[Collected data]
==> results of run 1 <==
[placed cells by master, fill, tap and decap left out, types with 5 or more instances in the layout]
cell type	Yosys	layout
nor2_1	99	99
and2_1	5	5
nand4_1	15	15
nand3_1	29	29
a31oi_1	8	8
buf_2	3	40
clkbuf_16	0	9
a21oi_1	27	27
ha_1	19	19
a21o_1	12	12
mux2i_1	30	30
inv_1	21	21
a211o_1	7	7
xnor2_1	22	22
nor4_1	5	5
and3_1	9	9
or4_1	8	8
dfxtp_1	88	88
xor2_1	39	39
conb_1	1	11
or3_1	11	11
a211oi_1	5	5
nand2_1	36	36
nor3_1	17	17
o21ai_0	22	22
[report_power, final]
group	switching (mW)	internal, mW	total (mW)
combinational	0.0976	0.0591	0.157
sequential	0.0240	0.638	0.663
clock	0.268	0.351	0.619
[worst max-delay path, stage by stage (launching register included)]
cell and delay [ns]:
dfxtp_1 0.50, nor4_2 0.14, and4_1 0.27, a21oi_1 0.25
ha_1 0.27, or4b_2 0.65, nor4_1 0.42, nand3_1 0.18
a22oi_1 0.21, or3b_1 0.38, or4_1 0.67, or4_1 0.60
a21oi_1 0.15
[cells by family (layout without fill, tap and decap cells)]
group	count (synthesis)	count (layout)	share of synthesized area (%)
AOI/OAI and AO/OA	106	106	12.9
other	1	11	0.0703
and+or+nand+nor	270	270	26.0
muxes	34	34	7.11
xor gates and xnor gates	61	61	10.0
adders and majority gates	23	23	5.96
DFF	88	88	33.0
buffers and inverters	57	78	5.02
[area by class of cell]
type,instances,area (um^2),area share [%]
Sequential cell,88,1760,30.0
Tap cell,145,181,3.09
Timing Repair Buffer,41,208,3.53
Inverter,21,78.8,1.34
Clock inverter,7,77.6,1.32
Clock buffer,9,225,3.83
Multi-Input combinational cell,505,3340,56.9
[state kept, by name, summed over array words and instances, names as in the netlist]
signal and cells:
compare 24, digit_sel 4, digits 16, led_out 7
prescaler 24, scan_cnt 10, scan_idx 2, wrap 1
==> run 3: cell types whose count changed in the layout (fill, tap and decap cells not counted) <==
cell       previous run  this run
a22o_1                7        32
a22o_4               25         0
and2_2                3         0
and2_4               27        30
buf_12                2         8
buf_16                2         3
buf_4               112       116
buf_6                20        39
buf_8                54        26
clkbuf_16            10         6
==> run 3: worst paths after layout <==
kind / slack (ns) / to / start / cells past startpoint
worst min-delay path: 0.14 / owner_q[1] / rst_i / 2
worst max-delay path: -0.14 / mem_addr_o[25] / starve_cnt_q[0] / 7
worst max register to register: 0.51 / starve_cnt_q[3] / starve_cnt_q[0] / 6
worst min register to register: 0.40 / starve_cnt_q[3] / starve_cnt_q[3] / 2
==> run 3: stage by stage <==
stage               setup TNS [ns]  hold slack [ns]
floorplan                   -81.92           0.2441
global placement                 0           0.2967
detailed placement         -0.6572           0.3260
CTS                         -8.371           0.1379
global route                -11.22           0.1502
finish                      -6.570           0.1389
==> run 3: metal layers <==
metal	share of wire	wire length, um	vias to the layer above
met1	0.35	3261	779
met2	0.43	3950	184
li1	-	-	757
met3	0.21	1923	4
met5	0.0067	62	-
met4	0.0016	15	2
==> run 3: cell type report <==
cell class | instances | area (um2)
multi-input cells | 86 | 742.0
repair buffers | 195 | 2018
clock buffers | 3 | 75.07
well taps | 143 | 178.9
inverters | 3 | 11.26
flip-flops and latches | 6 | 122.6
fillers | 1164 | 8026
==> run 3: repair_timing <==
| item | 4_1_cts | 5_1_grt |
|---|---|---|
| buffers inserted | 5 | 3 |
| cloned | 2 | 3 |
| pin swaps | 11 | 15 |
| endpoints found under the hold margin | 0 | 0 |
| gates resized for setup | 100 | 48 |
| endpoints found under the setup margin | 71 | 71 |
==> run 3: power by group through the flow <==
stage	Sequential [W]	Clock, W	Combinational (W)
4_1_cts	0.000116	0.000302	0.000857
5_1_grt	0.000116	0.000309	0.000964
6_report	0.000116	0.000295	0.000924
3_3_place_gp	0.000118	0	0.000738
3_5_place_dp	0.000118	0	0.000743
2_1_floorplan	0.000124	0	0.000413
<file path="config.mk">
export PLATFORM = sky130hd
export DESIGN_NAME = sccb_init_seq
export DESIGN_NICKNAME = d
export VERILOG_FILES = /design/src/rtl/sccb_init_seq_pkg.sv /design/src/rtl/sccb_init_rom.sv /design/src/rtl/sccb_init_seq.sv
export SDC_FILE = /design/constraint.sdc
export NUM_CORES = 1
export LEC_CHECK = 0
export CAP_MARGIN = 15
export CORE_MARGIN = 2
export CORE_UTILIZATION = 30
export CTS_CLUSTER_DIAMETER = 150
export DETAILED_ROUTE_END_ITERATION = 7
export SYNTH_ARGS = -nofsm -noshare
export SYNTH_HDL_FRONTEND = slang
export SYNTH_SLANG_ARGS = --single-unit
</file>
<file path="constraint.sdc">
create_clock -name PCLK -period 3 [get_ports PCLK]
set_input_delay 0.3 -clock PCLK [delete_from_list [all_inputs] [get_ports PCLK]]
set_output_delay 0.3 -clock PCLK [all_outputs]
set_load 0.005 [all_outputs]
</file>
<file path="src/rtl/sccb_init_seq_pkg.sv">
// Shared definitions for the SCCB init-table sequencer.
//   - APB register map of the SCCB master (command and status addresses)
//   - control-entry opcodes (entries whose device id is 0x00)
//   - table entry layout and sequencer state encoding
//   - helper to turn a delay count into PCLK cycles
package sccb_init_seq_pkg;

  localparam int ENTRY_W     = 24;
  localparam int MAX_ENTRIES = 256;

  localparam logic [7:0] CMD_ADDR  = 8'h00;
  localparam logic [7:0] STAT_ADDR = 8'h04;

  // An entry with this device id is a control entry, not a register write.
  localparam logic [7:0] ID_CTRL   = 8'h00;
  localparam logic [7:0] OP_END    = 8'h00;
  localparam logic [7:0] OP_DELAY  = 8'h01;

  typedef struct packed {
    logic [7:0] id;
    logic [7:0] rg;
    logic [7:0] data;
  } entry_t;

  typedef enum logic [3:0] {
    S_IDLE,
    S_FETCH,
    S_W_SETUP,
    S_W_ACCESS,
    S_GAP,
    S_R_SETUP,
    S_R_ACCESS,
    S_DELAY,
    S_FIN,
    S_FAIL
  } state_e;

  // 255 units at 50000 cycles stays below 2^32, so no wrap in practice.
  function automatic logic [31:0] delay_cycles(input logic [7:0]  units,
                                               input logic [31:0] unit_cycles);
    return 32'(units) * unit_cycles;
  endfunction

endpackage

</file>
<file path="src/rtl/sccb_init_rom.sv">
// Init table storage for the SCCB sequencer.
// Ports:
//   clk   - clock
//   idx   - entry index to read
//   entry - registered table entry, valid one cycle after idx is presented
// Table contents come from INIT_TABLE, entry i packed at bits [i*24 +: 24].
// Indices at or beyond N_ENTRIES read as zero (an END entry).
module sccb_init_rom
  import sccb_init_seq_pkg::*;
#(
  parameter int                                 N_ENTRIES  = 64,
  parameter logic [MAX_ENTRIES*ENTRY_W-1:0]     INIT_TABLE = '0
) (
  input  logic       clk,
  input  logic [7:0] idx,
  output entry_t     entry
);

  logic [12:0] base;
  entry_t      entry_d;
  entry_t      entry_q;

  always_comb begin
    base    = 13'(idx) * 13'd24;
    entry_d = '0;
    if (32'(idx) < N_ENTRIES) begin
      entry_d = INIT_TABLE[base +: ENTRY_W];
    end
  end

  // Pure data register: no reset, the sequencer never decodes it before a fetch.
  always_ff @(posedge clk) begin
    entry_q <= entry_d;
  end

  assign entry = entry_q;

endmodule

</file>
<file path="src/rtl/sccb_init_seq.sv">
// SCCB init-table sequencer: walks a table of {dev_id, reg, data} entries and
// issues each register write to an APB-attached SCCB master, polling its status
// register until the bus goes idle. Control entries (id 0x00) end the walk or
// insert a timed delay.
// Ports:
//   PCLK, PRESETN         - clock, asynchronous active-low reset
//   START                 - one-cycle pulse, starts a walk from entry 0 (ignored while BUSY)
//   BUSY / DONE / ERR     - walk running / finished cleanly / slave error or poll timeout
//   IDX                   - current or last table index
//   PSEL..PWDATA          - APB master request
//   PRDATA, PREADY, PSLVERR - APB slave response
module sccb_init_seq
  import sccb_init_seq_pkg::*;
#(
  parameter int                             N_ENTRIES   = 64,
  parameter int                             UNIT_CYCLES = 50000,
  parameter int                             POLL_GAP    = 16,
  parameter int                             POLL_LIMIT  = 4096,
  parameter logic [MAX_ENTRIES*ENTRY_W-1:0] INIT_TABLE  = '0
) (
  input  logic        PCLK,
  input  logic        PRESETN,
  input  logic        START,
  output logic        BUSY,
  output logic        DONE,
  output logic        ERR,
  output logic [7:0]  IDX,
  output logic        PSEL,
  output logic        PENABLE,
  output logic        PWRITE,
  output logic [7:0]  PADDR,
  output logic [23:0] PWDATA,
  input  logic [7:0]  PRDATA,
  input  logic        PREADY,
  input  logic        PSLVERR
);

  state_e      state_q, state_d;
  logic [7:0]  idx_q, idx_d;
  logic        busy_q, busy_d;
  logic        done_q, done_d;
  logic        err_q, err_d;
  logic        psel_q, psel_d;
  logic        penable_q, penable_d;
  logic        pwrite_q, pwrite_d;
  logic [7:0]  paddr_q, paddr_d;
  logic [23:0] pwdata_q, pwdata_d;
  logic [31:0] cnt_q, cnt_d;
  logic [31:0] poll_q, poll_d;

  logic        go_gap;
  logic        go_read;
  logic        go_next;
  entry_t      entry;
  logic        prdata_unused;

  assign prdata_unused = ^PRDATA[7:1];

  // The ROM is addressed with the next index so the entry is already
  // registered by the time the FSM sits in FETCH.
  sccb_init_rom #(
    .N_ENTRIES  (N_ENTRIES),
    .INIT_TABLE (INIT_TABLE)
  ) u_rom (
    .clk   (PCLK),
    .idx   (idx_d),
    .entry (entry)
  );

  always_ff @(posedge PCLK or negedge PRESETN) begin
    if (!PRESETN) begin
      state_q   <= S_IDLE;
      idx_q     <= '0;
      busy_q    <= 1'b0;
      done_q    <= 1'b0;
      err_q     <= 1'b0;
      psel_q    <= 1'b0;
      penable_q <= 1'b0;
      pwrite_q  <= 1'b0;
      paddr_q   <= '0;
      pwdata_q  <= '0;
      cnt_q     <= '0;
      poll_q    <= '0;
    end else begin
      state_q   <= state_d;
      idx_q     <= idx_d;
      busy_q    <= busy_d;
      done_q    <= done_d;
      err_q     <= err_d;
      psel_q    <= psel_d;
      penable_q <= penable_d;
      pwrite_q  <= pwrite_d;
      paddr_q   <= paddr_d;
      pwdata_q  <= pwdata_d;
      cnt_q     <= cnt_d;
      poll_q    <= poll_d;
    end
  end

  always_comb begin
    state_d   = state_q;
    idx_d     = idx_q;
    busy_d    = busy_q;
    done_d    = done_q;
    err_d     = err_q;
    psel_d    = psel_q;
    penable_d = penable_q;
    pwrite_d  = pwrite_q;
    paddr_d   = paddr_q;
    pwdata_d  = pwdata_q;
    cnt_d     = cnt_q;
    poll_d    = poll_q;
    go_gap    = 1'b0;
    go_read   = 1'b0;
    go_next   = 1'b0;

    unique case (state_q)
      S_IDLE: begin
        if (START) begin
          state_d = S_FETCH;
          idx_d   = '0;
          busy_d  = 1'b1;
          done_d  = 1'b0;
          err_d   = 1'b0;
          poll_d  = '0;
        end
      end
      S_FETCH: begin
        if (entry.id != ID_CTRL) begin
          state_d   = S_W_SETUP;
          psel_d    = 1'b1;
          penable_d = 1'b0;
          pwrite_d  = 1'b1;
          paddr_d   = CMD_ADDR;
          pwdata_d  = entry;
          poll_d    = '0;
        end else if (entry.rg == OP_END) begin
          state_d = S_FIN;
        end else if (entry.rg == OP_DELAY && entry.data != 8'h00) begin
          state_d = S_DELAY;
          cnt_d   = delay_cycles(entry.data, 32'(UNIT_CYCLES)) - 32'd1;
        end else begin
          // zero-length delay or unknown control opcode: nothing to do
          go_next = 1'b1;
        end
      end
      S_W_SETUP: begin
        penable_d = 1'b1;
        state_d   = S_W_ACCESS;
      end
      S_W_ACCESS: begin
        if (PREADY) begin
          psel_d    = 1'b0;
          penable_d = 1'b0;
          pwrite_d  = 1'b0;
          if (PSLVERR) state_d = S_FAIL;
          else         go_gap  = 1'b1;
        end
      end
      S_GAP: begin
        if (cnt_q == '0) go_read = 1'b1;
        else             cnt_d   = cnt_q - 32'd1;
      end
      S_R_SETUP: begin
        penable_d = 1'b1;
        state_d   = S_R_ACCESS;
      end
      S_R_ACCESS: begin
        if (PREADY) begin
          psel_d    = 1'b0;
          penable_d = 1'b0;
          if (PSLVERR)                   state_d = S_FAIL;
          else if (!PRDATA[0])           go_next = 1'b1;
          else if (poll_q >= POLL_LIMIT) state_d = S_FAIL;
          else                           go_gap  = 1'b1;
        end
      end
      S_DELAY: begin
        if (cnt_q == '0) go_next = 1'b1;
        else             cnt_d   = cnt_q - 32'd1;
      end
      S_FIN: begin
        done_d  = 1'b1;
        busy_d  = 1'b0;
        state_d = S_IDLE;
      end
      S_FAIL: begin
        err_d   = 1'b1;
        busy_d  = 1'b0;
        state_d = S_IDLE;
      end
      default: state_d = S_IDLE;
    endcase

    // A zero-length gap goes straight to the next status read.
    if (go_gap) begin
      if (POLL_GAP == 0) begin
        go_read = 1'b1;
      end else begin
        state_d = S_GAP;
        cnt_d   = 32'(POLL_GAP - 1);
      end
    end

    if (go_read) begin
      state_d   = S_R_SETUP;
      psel_d    = 1'b1;
      penable_d = 1'b0;
      pwrite_d  = 1'b0;
      paddr_d   = STAT_ADDR;
      poll_d    = poll_q + 32'd1;
    end

    // IDX stays on the last entry when the table runs out without an END.
    if (go_next) begin
      if (32'(idx_q) >= N_ENTRIES - 1) begin
        state_d = S_FIN;
      end else begin
        idx_d   = idx_q + 8'd1;
        state_d = S_FETCH;
      end
    end
  end

  assign BUSY    = busy_q;
  assign DONE    = done_q;
  assign ERR     = err_q;
  assign IDX     = idx_q;
  assign PSEL    = psel_q;
  assign PENABLE = penable_q;
  assign PWRITE  = pwrite_q;
  assign PADDR   = paddr_q;
  assign PWDATA  = pwdata_q;

endmodule

</file>
### src/rtl/wb_arbiter_pkg.sv
// Shared widths and defaults for the writeback arbiter and its scoreboard.
package wb_arbiter_pkg;
  localparam int XLEN             = 32;
  localparam int REG_ADDR_W       = 5;
  localparam int NUM_REGS         = 1 << REG_ADDR_W;
  localparam int STARVE_LIMIT_DEF = 4;

  typedef logic [REG_ADDR_W-1:0] reg_addr_t;
  typedef logic [XLEN-1:0]       xdata_t;
endpackage

### src/rtl/wb_scoreboard.sv
// Pending-load scoreboard: one bit per architectural register, x0 never pending.
module wb_scoreboard
  import wb_arbiter_pkg::*;
(
  input  logic      clk,
  input  logic      rst_n,
  input  logic      set_en,
  input  reg_addr_t set_addr,
  input  logic      clr_en,
  input  reg_addr_t clr_addr,
  input  reg_addr_t a_addr,
  input  reg_addr_t rs1_addr,
  input  reg_addr_t rs2_addr,
  output logic      a_pend,
  output logic      rs1_pend,
  output logic      rs2_pend
);

  logic [NUM_REGS-1:0] pending_q;
  logic [NUM_REGS-1:0] pending_d;

  // Clear is applied first so a same-cycle set of the same bit wins.
  always_comb begin
    pending_d = pending_q;
    if (clr_en) pending_d[clr_addr] = 1'b0;
    if (set_en && (set_addr != '0)) pending_d[set_addr] = 1'b1;
    pending_d[0] = 1'b0;
  end

  always_ff @(posedge clk or negedge rst_n) begin
    if (!rst_n) pending_q <= '0;
    else        pending_q <= pending_d;
  end

  assign a_pend   = pending_q[a_addr];
  assign rs1_pend = pending_q[rs1_addr];
  assign rs2_pend = pending_q[rs2_addr];

endmodule

### src/rtl/wb_arbiter.sv
// Two-requester writeback arbiter (B = load return, A = execute) with anti-starvation
// for A, a load scoreboard and a registered single register-file write port.
// Handshake: a transfer happens on a requester when valid && ready at a rising edge;
// valid must not depend on ready, and at most one requester transfers per cycle.
module wb_arbiter
  import wb_arbiter_pkg::*;
#(
  parameter int STARVE_LIMIT = STARVE_LIMIT_DEF
) (
  input  logic      clk,
  input  logic      rst_n,
  input  logic      a_valid,
  output logic      a_ready,
  input  reg_addr_t a_addr,
  input  xdata_t    a_data,
  input  logic      b_valid,
  output logic      b_ready,
  input  reg_addr_t b_addr,
  input  xdata_t    b_data,
  input  logic      ld_issue,
  input  reg_addr_t ld_issue_rd,
  input  reg_addr_t rs1_addr,
  input  reg_addr_t rs2_addr,
  output logic      rs1_busy,
  output logic      rs2_busy,
  output logic      rf_wen,
  output reg_addr_t rf_waddr,
  output xdata_t    rf_wdata
);

  localparam int CNT_W = $clog2(STARVE_LIMIT + 1);

  logic             a_pend, rs1_pend, rs2_pend;
  logic             a_forced, a_xfer, b_xfer;
  logic [CNT_W-1:0] starve_cnt_q, starve_cnt_d;
  logic             rf_wen_q, rf_wen_d;
  reg_addr_t        rf_waddr_q, rf_waddr_d;
  xdata_t           rf_wdata_q, rf_wdata_d;

  wb_scoreboard u_scoreboard (
    .clk      (clk),
    .rst_n    (rst_n),
    .set_en   (ld_issue),
    .set_addr (ld_issue_rd),
    .clr_en   (b_xfer),
    .clr_addr (b_addr),
    .a_addr   (a_addr),
    .rs1_addr (rs1_addr),
    .rs2_addr (rs2_addr),
    .a_pend   (a_pend),
    .rs1_pend (rs1_pend),
    .rs2_pend (rs2_pend)
  );

  // A is held off by its own pending bit (WAW order) even while being forced.
  assign a_forced = (starve_cnt_q == CNT_W'(STARVE_LIMIT));
  assign b_ready  = !a_forced;
  assign a_ready  = !a_pend && (!b_valid || a_forced);
  assign a_xfer   = a_valid && a_ready;
  assign b_xfer   = b_valid && b_ready;

  always_comb begin
    starve_cnt_d = starve_cnt_q;
    if (!a_valid || a_xfer)
      starve_cnt_d = '0;
    else if (!a_pend && b_valid && !a_forced)
      starve_cnt_d = starve_cnt_q + 1'b1;
  end

  // Address and data hold unless a real (non-x0) write is launched.
  always_comb begin
    rf_wen_d   = 1'b0;
    rf_waddr_d = rf_waddr_q;
    rf_wdata_d = rf_wdata_q;
    if (b_xfer && (b_addr != '0)) begin
      rf_wen_d   = 1'b1;
      rf_waddr_d = b_addr;
      rf_wdata_d = b_data;
    end else if (a_xfer && (a_addr != '0)) begin
      rf_wen_d   = 1'b1;
      rf_waddr_d = a_addr;
      rf_wdata_d = a_data;
    end
  end

  always_ff @(posedge clk or negedge rst_n) begin
    if (!rst_n) begin
      starve_cnt_q <= '0;
      rf_wen_q     <= 1'b0;
      rf_waddr_q   <= '0;
      rf_wdata_q   <= '0;
    end else begin
      starve_cnt_q <= starve_cnt_d;
      rf_wen_q     <= rf_wen_d;
      rf_waddr_q   <= rf_waddr_d;
      rf_wdata_q   <= rf_wdata_d;
    end
  end

  assign rf_wen   = rf_wen_q;
  assign rf_waddr = rf_waddr_q;
  assign rf_wdata = rf_wdata_q;

  // The write in flight is not yet visible in the register file.
  assign rs1_busy = rs1_pend || (rf_wen_q && (rf_waddr_q == rs1_addr) && (rs1_addr != '0));
  assign rs2_busy = rs2_pend || (rf_wen_q && (rf_waddr_q == rs2_addr) && (rs2_addr != '0));

endmodule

:: What this task involves ::
Report back every line of the entries in which "global" occurs.

:: Exercise answer ::
global placement                 0           0.2967
global route                -11.22           0.1502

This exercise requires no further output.